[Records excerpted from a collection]
==============================

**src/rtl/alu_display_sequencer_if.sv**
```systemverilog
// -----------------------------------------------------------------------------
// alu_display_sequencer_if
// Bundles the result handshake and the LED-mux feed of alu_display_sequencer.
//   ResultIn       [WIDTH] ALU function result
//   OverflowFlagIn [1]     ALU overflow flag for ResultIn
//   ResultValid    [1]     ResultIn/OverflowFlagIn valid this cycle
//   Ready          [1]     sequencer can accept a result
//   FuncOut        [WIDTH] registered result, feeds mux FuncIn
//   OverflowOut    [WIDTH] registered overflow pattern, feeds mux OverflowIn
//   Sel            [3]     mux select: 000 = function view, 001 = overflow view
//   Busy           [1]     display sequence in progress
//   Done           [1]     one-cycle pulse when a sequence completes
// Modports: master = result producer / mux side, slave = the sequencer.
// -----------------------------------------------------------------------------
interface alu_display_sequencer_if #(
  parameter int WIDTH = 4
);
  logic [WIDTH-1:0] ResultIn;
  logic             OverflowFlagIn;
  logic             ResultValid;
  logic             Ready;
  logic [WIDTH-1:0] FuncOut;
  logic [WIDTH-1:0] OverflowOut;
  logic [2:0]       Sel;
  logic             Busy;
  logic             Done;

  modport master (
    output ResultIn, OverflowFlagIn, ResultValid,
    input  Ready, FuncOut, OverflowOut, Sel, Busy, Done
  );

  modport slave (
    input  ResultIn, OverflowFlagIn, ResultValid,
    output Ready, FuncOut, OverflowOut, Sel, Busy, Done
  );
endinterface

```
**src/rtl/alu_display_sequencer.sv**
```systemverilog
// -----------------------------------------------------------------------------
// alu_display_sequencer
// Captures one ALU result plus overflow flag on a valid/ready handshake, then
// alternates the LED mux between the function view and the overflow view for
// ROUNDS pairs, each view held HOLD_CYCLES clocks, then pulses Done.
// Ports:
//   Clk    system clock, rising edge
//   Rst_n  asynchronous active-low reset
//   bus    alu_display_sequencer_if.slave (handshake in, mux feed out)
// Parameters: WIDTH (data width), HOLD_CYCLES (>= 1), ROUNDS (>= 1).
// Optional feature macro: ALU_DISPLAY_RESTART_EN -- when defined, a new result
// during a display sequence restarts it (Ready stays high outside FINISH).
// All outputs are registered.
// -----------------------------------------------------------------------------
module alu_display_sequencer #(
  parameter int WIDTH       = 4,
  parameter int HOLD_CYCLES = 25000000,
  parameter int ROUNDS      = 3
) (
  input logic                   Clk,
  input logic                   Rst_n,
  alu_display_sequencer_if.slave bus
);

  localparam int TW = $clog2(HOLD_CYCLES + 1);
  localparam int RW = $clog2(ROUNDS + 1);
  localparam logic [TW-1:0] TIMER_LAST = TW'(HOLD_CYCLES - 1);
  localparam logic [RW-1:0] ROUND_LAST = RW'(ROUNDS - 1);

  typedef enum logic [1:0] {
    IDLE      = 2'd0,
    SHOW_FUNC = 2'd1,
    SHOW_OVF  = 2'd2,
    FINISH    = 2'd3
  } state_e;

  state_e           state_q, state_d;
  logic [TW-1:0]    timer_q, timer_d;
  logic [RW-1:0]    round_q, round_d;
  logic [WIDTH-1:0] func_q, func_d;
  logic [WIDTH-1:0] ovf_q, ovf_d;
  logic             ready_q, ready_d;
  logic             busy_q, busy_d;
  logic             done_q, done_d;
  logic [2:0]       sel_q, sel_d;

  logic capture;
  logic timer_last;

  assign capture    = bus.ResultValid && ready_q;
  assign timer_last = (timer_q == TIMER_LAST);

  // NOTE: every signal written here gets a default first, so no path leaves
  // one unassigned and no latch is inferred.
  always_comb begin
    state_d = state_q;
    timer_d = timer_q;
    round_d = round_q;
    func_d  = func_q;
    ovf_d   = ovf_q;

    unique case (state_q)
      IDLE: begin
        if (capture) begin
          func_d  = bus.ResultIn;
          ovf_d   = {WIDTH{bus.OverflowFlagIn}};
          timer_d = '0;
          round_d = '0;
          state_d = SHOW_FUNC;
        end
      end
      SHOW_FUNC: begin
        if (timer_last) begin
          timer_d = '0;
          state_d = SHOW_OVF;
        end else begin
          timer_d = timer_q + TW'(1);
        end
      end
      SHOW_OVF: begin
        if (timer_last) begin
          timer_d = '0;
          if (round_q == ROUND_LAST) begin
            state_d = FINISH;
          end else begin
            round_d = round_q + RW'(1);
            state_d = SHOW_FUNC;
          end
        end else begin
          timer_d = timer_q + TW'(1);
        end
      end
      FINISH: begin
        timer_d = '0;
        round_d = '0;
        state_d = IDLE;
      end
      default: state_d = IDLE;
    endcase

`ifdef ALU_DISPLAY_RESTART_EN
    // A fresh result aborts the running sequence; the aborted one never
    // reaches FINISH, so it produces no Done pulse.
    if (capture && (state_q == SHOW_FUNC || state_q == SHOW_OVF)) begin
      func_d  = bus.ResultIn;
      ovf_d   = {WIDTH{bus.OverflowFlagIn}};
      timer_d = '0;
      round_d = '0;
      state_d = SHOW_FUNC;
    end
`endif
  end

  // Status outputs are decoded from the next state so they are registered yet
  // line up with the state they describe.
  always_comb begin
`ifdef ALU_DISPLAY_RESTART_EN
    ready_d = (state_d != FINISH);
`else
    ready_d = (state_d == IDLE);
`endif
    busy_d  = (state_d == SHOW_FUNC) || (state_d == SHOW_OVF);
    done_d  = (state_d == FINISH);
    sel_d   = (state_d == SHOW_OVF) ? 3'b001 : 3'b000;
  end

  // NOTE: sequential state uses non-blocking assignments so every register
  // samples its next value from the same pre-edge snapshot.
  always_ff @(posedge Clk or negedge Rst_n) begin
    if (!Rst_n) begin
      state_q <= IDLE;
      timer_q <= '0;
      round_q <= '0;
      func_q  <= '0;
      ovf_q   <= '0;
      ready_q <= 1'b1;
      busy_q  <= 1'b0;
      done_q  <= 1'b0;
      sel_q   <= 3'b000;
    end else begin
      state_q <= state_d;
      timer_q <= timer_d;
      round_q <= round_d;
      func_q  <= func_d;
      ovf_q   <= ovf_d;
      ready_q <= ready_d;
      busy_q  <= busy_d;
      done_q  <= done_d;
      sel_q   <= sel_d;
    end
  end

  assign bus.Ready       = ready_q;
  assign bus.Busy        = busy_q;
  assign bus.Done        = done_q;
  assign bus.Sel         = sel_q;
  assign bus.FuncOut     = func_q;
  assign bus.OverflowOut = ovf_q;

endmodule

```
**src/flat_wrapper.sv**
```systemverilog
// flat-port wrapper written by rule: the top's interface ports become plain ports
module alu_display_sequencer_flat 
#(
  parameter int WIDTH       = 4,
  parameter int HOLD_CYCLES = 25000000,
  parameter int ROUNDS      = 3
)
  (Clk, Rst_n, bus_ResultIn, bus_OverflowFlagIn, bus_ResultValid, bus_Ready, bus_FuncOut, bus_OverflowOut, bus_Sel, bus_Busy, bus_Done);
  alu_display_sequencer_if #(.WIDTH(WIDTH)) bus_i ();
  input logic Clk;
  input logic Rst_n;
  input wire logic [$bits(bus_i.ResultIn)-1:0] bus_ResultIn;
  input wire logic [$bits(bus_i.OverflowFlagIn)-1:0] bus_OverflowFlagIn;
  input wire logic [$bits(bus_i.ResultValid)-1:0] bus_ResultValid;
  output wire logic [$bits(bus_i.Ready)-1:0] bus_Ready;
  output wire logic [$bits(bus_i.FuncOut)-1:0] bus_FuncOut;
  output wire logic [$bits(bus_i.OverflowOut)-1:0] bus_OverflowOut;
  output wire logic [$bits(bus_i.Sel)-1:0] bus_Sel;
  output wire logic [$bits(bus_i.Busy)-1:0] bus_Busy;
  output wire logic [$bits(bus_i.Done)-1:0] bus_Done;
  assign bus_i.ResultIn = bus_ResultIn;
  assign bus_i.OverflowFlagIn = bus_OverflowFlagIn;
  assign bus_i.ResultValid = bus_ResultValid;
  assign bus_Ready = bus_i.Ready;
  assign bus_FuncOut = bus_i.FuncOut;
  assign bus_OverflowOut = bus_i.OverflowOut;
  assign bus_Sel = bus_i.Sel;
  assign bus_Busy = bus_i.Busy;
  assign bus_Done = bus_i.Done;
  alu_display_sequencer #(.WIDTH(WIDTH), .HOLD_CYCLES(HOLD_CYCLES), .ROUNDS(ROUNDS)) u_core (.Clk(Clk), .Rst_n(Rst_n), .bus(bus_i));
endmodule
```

==============================

The expected output is every line of the records in which the string "bits" appears.

  input wire logic [$bits(bus_i.ResultIn)-1:0] bus_ResultIn;
  input wire logic [$bits(bus_i.OverflowFlagIn)-1:0] bus_OverflowFlagIn;
  input wire logic [$bits(bus_i.ResultValid)-1:0] bus_ResultValid;
  output wire logic [$bits(bus_i.Ready)-1:0] bus_Ready;
  output wire logic [$bits(bus_i.FuncOut)-1:0] bus_FuncOut;
  output wire logic [$bits(bus_i.OverflowOut)-1:0] bus_OverflowOut;
  output wire logic [$bits(bus_i.Sel)-1:0] bus_Sel;
  output wire logic [$bits(bus_i.Busy)-1:0] bus_Busy;
  output wire logic [$bits(bus_i.Done)-1:0] bus_Done;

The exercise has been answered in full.